Former Congressman Ron Dellums, Randall Robinson's
wife Hazel Ross-Robinson and Florida lawyer Ira
Kurzban are all crying the blues over Mr. Aristide's
demise but not because of what the little defrocked
priest did for Haitians. What each of these Washington
operators lost at the end of February was an
all-you-can-eat meal ticket.

U.S. Justice Department records show that the firms of
Mr. Dellums and of Ms. Ross-Robinson and Mr. Kurzban's
law firm were all big beneficiaries of Mr. Aristide's
influence buying in Washington. The Washington Times
has reported that Mr. Dellums, who threw his weight
around with the Congressional Black Caucus on Mr.
Aristide's behalf, received $571,326 in 2001 and 2002
from the Western Hemisphere's poorest country. The
story also said that Ms. Ross-Robinson took in
$367,967. Still, those two were under-performers
compared to Mr.

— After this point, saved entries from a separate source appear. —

This is an optimization exercise on Yosys and OpenROAD, whose aim is small area and a short achievable clock period, not a production implementation. In this exercise RTL edits were held to simulation tests only and were not proved equivalent to the original. Power and IR drop assume default switching activity.

$ cat design.v
module dec_unit (
    input  wire         clk,
    input  wire         rst,       
    input  wire         trig,      
    input  wire [1:0]   op,        
    input  wire [127:0] a,
    input  wire [127:0] b,
    output reg  [127:0] r,         
    output wire         done,      
    output reg          cpl,       
    output reg          dov,       
    output reg          exc,       
    output reg  [15:0]  detail     
);
    reg [127:0] a_q, b_q;
    reg [1:0]   op_q;
    reg [4:0]   cnt;               
    assign done = (cnt == 5'd0);
    wire         is_chk   = op[1];
    wire [127:0] counted  = is_chk ? b : (a | b);
    wire         over15   = |counted[127:64];    
    wire         over23   = |counted[127:96];    
    wire [4:0]   latency  = over23 ? 5'd18 : over15 ? 5'd12 : 5'd6;
    function automatic [124:0] bcd_add(input [123:0] x, input [123:0] y,
                                       input cin);
        integer i;
        reg       c;
        reg [4:0] s;
        begin
            c = cin;
            for (i = 0; i < 31; i = i + 1) begin
                s = {1'b0, x[4*i +: 4]} + {1'b0, y[4*i +: 4]} + {4'd0, c};
                if (s > 5'd9) begin
                    s = s + 5'd6;
                    c = 1'b1;
                end else begin
                    c = 1'b0;
                end
                bcd_add[4*i +: 4] = s[3:0];
            end
            bcd_add[124] = c;
        end
    endfunction
    function automatic [123:0] nines(input [123:0] x);
        integer i;
        begin
            for (i = 0; i < 31; i = i + 1)
                nines[4*i +: 4] = 4'd9 - x[4*i +: 4];
        end
    endfunction
    function automatic [15:0] first_bad(input [127:0] v, input which);
        integer i;
        reg found;
        begin
            first_bad = 16'd0;
            found = 1'b0;
            for (i = 0; i < 32; i = i + 1) begin
                if (!found && ((i == 0) ? (v[3:0] < 4'hA) : (v[4*i +: 4] > 4'd9))) begin
                    found = 1'b1;
                    first_bad = 16'h0020 | ({15'd0, which} << 6) | (i[15:0] << 7);
                end
            end
        end
    endfunction
    wire         op_chk  = op_q[1];
    wire         op_sub  = (op_q == 2'b01);
    wire [15:0]  bad_a   = first_bad(a_q, 1'b0);
    wire [15:0]  bad_b   = first_bad(b_q, 1'b1);
    wire [15:0]  bad     = op_chk ? bad_b : ((bad_a != 16'd0) ? bad_a : bad_b);
    wire         invalid = (bad != 16'd0);
    wire         neg_a   = (a_q[3:0] == 4'hB) || (a_q[3:0] == 4'hD);
    wire         neg_b   = ((b_q[3:0] == 4'hB) || (b_q[3:0] == 4'hD)) ^ op_sub;
    wire [123:0] mag_a   = a_q[127:4];
    wire [123:0] mag_b   = b_q[127:4];
    wire         eff_sub = neg_a ^ neg_b;
    wire         a_ge_b  = (mag_a >= mag_b);
    wire [123:0] mag_big     = a_ge_b ? mag_a : mag_b;
    wire [123:0] mag_small   = a_ge_b ? mag_b : mag_a;
    wire [124:0] sum     = eff_sub ? bcd_add(mag_big, nines(mag_small), 1'b1)
                                   : bcd_add(mag_a, mag_b, 1'b0);
    wire [123:0] mag_r   = sum[123:0];
    wire         ovf     = !eff_sub && sum[124];
    wire         neg_r   = eff_sub ? (a_ge_b ? neg_a : neg_b) : neg_a;
    wire         zero_r  = (mag_r == 124'd0) && !ovf;
    wire [3:0]   sign_r  = (neg_r && !zero_r) ? 4'hD : 4'hC;
    wire [127:0] result  = op_chk ? b_q : {mag_r, sign_r};
    wire         res_dov = !op_chk && ovf;
    always @(posedge clk) begin
        if (rst) begin
            cnt    <= 5'd0;
            r      <= 128'd0;
            cpl    <= 1'b0;
            dov    <= 1'b0;
            exc    <= 1'b0;
            detail <= 16'd0;
        end else if (trig) begin
            a_q  <= a;
            b_q  <= b;
            op_q <= op;
            cnt  <= latency - 5'd1;
            cpl  <= 1'b0;
        end else if (cnt == 5'd1) begin
            cnt    <= 5'd0;
            cpl    <= 1'b1;
            dov    <= res_dov && !invalid;
            exc    <= invalid;
            detail <= bad;
            if (!invalid)
                r <= result;
        end else begin
            if (cnt != 5'd0)
                cnt <= cnt - 5'd1;
            cpl <= 1'b0;
        end
    end
endmodule
From an optimization exercise on the open Yosys and OpenROAD flow, aimed at small area and a short achievable clock period; shortcuts taken in it are not production practice. Only simulation tests tie the RTL to the original design; equivalence was not proved. No activity file was given, so power comes from the tool's default toggle rates.

## ecc144_codec
module ecc144_codec (
    input  wire         clk,
    input  wire         rst,
    input  wire         in_valid,
    input  wire         in_op,         
    input  wire [2:0]   in_src,
    input  wire [127:0] in_data,
    input  wire [15:0]  in_check,
    output reg          out_valid,
    output reg  [127:0] out_data,
    output reg  [15:0]  out_check,
    output reg  [1:0]   out_status,
    output reg  [5:0]   out_sym,
    output reg  [3:0]   out_err,
    output reg  [15:0]  corr_cnt,
    output reg  [15:0]  uncorr_cnt,
    output reg  [2:0]   last_src,
    output reg  [5:0]   last_sym,
    output reg  [3:0]   last_err
);
For scale: about 1700 cells after synthesis, roughly 370 flip-flops.
clock: 7.5 ns
lec_check: 0
cap_margin: 20
core_margin: 2
core_utilization: 40
cts_buf_list: sky130_fd_sc_hd__clkbuf_8
cts_cluster_diameter: 50
cts_cluster_size: 16
setup_slack_margin: 4.5
slew_margin: 20
tns_end_percent: 30
standard.sh (not shown) runs the stock make flow with config.mk's settings and CLKGATE_MAP_FILE= SYNTH_SCRIPT=/design/flow/synth_recipe.tcl, a recipe that flattens the netlist after the stock synthesis.
==> flow/flow/run.sh <==
#!/bin/bash
# The standard layout, with every port buffered by a buf_2 cell instead of the default
# clkdlybuf4s50_1 (smaller and faster); the tools' output goes to standard.log here.
set -euo pipefail
export BUFFER_PORTS_ARGS="-buffer_cell sky130_fd_sc_hd__buf_2"
bash standard.sh > standard.log 2>&1
Rerun with:
SETUP_SLACK_MARGIN = 3.8   (was 4.5)
TNS_END_PERCENT = default   (was 30)
After rerunning:
- final area went down by 3.8%
- critical path depth went up by 1
- routed wire length went down by 1.9%
- core utilization went down by 1.9 points
- clock skew went up by 5.6 ps
- sequential power is about the same
- clock-buffer cell count went up by 6
- total power went down by 5.8%
- setup slack gets worse by 510 ps

ecc144_codec again, from the RTL that the note above started with.
Settings: LEC_CHECK=0, CAP_MARGIN=20, CORE_MARGIN=2, CORE_UTILIZATION=40, CTS_BUF_LIST=sky130_fd_sc_hd__clkbuf_8, CTS_CLUSTER_DIAMETER=50, CTS_CLUSTER_SIZE=16, SETUP_SLACK_MARGIN=4.6, SLEW_MARGIN=20; clock period 7.5 ns.
Scripts as last shown in full above: flow/flow/run.sh
Change:
==> flow/flow/run.sh (replaced) <==
#!/bin/bash
# The standard layout, with every port buffered by a buf_1 cell instead of the default
# clkdlybuf4s50_1 (smaller and faster); the tools' output goes to standard.log here.
set -euo pipefail
export BUFFER_PORTS_ARGS="-buffer_cell sky130_fd_sc_hd__buf_1"
bash standard.sh > standard.log 2>&1
- SETUP_SLACK_MARGIN: 4.6 -> 4.5
Result: Worst setup slack loses 160 ps. Design area drops by 4.5%. Final cell count drops by 0.87%. Utilization falls by 2.3 points. Via count shrinks by about 2.3%. Sequential power barely changes. Non-clock buffer count goes down by 24. Global-route usage falls by 0.46 points.
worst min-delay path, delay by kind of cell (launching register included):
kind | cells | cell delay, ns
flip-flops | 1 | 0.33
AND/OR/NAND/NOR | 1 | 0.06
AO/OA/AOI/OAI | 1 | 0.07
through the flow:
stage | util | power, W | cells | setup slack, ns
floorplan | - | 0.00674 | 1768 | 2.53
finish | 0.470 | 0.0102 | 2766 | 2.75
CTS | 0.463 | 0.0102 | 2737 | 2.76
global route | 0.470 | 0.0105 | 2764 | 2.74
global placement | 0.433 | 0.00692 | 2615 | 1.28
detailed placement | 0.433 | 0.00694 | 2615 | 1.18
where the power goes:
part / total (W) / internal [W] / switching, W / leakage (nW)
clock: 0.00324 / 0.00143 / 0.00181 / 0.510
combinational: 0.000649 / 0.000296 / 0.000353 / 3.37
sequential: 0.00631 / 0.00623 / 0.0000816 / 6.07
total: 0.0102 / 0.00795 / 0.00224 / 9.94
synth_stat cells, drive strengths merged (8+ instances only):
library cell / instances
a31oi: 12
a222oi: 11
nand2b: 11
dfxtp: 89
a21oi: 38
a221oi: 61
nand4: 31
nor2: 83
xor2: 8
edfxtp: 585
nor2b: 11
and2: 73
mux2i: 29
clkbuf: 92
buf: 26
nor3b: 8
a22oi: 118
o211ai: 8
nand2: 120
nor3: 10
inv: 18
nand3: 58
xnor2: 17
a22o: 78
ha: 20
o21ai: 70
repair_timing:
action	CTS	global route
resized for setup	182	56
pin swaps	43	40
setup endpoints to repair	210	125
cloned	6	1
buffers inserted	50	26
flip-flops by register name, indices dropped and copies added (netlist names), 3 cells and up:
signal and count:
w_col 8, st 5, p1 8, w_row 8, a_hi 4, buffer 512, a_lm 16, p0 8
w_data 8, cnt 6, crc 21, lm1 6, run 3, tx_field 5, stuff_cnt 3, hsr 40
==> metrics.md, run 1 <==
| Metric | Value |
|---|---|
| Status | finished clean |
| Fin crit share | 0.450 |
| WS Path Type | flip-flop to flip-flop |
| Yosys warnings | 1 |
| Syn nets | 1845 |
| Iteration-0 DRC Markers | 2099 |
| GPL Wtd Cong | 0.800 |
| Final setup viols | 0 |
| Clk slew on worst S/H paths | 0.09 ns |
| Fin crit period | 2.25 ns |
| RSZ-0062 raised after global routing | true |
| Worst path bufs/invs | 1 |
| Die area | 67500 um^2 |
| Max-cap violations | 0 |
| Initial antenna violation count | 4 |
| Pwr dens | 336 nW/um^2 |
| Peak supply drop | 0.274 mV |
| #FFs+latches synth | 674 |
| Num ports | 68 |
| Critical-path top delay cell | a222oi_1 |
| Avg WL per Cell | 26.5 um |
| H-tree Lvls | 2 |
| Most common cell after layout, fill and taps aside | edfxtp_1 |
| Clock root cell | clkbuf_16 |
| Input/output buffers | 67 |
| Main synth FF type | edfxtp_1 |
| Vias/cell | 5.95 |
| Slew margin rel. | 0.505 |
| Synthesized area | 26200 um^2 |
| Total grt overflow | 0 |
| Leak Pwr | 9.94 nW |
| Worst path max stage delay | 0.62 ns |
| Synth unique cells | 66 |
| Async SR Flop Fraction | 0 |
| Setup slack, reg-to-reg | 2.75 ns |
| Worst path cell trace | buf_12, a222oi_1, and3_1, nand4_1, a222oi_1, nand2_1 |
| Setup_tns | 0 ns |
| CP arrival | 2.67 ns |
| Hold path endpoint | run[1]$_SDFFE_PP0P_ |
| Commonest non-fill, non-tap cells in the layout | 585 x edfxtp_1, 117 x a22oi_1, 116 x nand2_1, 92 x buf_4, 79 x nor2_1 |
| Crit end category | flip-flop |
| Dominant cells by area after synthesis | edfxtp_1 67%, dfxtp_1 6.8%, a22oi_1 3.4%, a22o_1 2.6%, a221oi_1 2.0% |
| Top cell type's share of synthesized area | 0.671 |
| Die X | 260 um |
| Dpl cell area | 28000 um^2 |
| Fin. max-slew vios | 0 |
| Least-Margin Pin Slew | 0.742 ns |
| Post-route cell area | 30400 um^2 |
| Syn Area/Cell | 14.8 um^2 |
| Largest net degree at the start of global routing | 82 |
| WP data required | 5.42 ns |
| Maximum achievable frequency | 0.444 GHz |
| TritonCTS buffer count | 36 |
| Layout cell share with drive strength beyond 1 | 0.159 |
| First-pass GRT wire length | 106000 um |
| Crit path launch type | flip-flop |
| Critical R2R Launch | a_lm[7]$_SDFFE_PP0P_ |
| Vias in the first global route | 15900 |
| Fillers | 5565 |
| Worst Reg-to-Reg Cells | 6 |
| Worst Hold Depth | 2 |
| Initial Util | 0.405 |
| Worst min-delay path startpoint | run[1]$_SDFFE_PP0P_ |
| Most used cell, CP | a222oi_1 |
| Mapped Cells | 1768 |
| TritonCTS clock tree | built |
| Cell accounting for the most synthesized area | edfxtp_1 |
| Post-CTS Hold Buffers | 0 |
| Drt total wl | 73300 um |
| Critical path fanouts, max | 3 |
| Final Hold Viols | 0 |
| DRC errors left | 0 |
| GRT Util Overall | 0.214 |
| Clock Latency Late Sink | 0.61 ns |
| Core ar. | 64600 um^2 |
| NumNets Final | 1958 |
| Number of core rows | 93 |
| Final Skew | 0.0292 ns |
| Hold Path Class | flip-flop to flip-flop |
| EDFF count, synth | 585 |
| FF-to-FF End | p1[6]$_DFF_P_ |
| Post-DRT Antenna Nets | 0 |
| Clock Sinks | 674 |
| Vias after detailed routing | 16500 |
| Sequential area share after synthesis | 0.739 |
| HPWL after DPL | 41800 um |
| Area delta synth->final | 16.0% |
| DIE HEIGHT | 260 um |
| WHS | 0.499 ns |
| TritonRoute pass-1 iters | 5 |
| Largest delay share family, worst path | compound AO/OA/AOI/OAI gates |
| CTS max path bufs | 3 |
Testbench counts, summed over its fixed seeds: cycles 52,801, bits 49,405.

Kurzban, whose work for Mr. Aristide
from 1997 through 2002 yielded, according to the Times
report, $5.38 million.

Lobbyists make their livings lobbying, of course. But
these sizable fees paid by a desperately poor nation
hearken back to Christopher Caldwell's observations on
Mr. Aristide as a Washington operator in the July 1994
American Spectator. In that story Mr. Caldwell
detailed the Haitian's skill in working the U.S.
capital: "How the administration came to condone and
promote this kind of slow-motion Great Terror -- that
is, how Aristide's policy became our policy -- is a
story of the distortions that result when virtually
the entire budget of a sovereign nation is funneled
into a massive Washington lobbying and
public-relations campaign."

Mr. Chavez has big bucks too and far more dangerous
predilections. Like Mr. Aristide he has armed
paramilitaries to enforce his rule. But there are also
reports that he has been giving safe haven to
Colombian guerrillas inside the Venezuelan border, and
that he has been funding radicalized Indian militants
in Bolivia. The evidence spilling out in Washington
suggests that the Patton Boggs strategy involves
getting policy makers to disbelieve what has been
reported from the region. The consultant I spoke to
said the plan involves lobbying U.S. congressmen and
"could" involve calling on the State Department, the
Department of Defense, the Drug Enforcement Agency and
the Bureau of International Narcotics and Law
Enforcement Affairs.

It's pretty clear, though, that Patton Boggs sees
Senate Democrats as the flabby, soft underbelly of
U.S. foreign policy, starting with Connecticut Senator
Chris Dodd. As the ranking member on the Senate
Foreign Relations subcommittee for the Western
Hemisphere, Mr. Dodd defended Mr. Chavez in April 2002
when the Venezuelan military removed him rather than
follow his orders to attack a crowd of civilian
demonstrators. When an Inspector General's report
cleared the Bush administration of any role in that
event, Mr. Dodd retreated in silence on the subject of
Venezuela.

Dispassionate observers give chances for the Patton
Boggs mission long odds. U.S. policy makers will
balance the lobbyist claims against all the evidence
that trusting Hugo Chavez is a bad idea. Nevertheless,
it's an election year and Democrats have a mighty
interest in restoring their power. That means they
need money and they need to show that George Bush is
in trouble in the world. What is worrying is that Mr.
Chavez might be able to help them with both.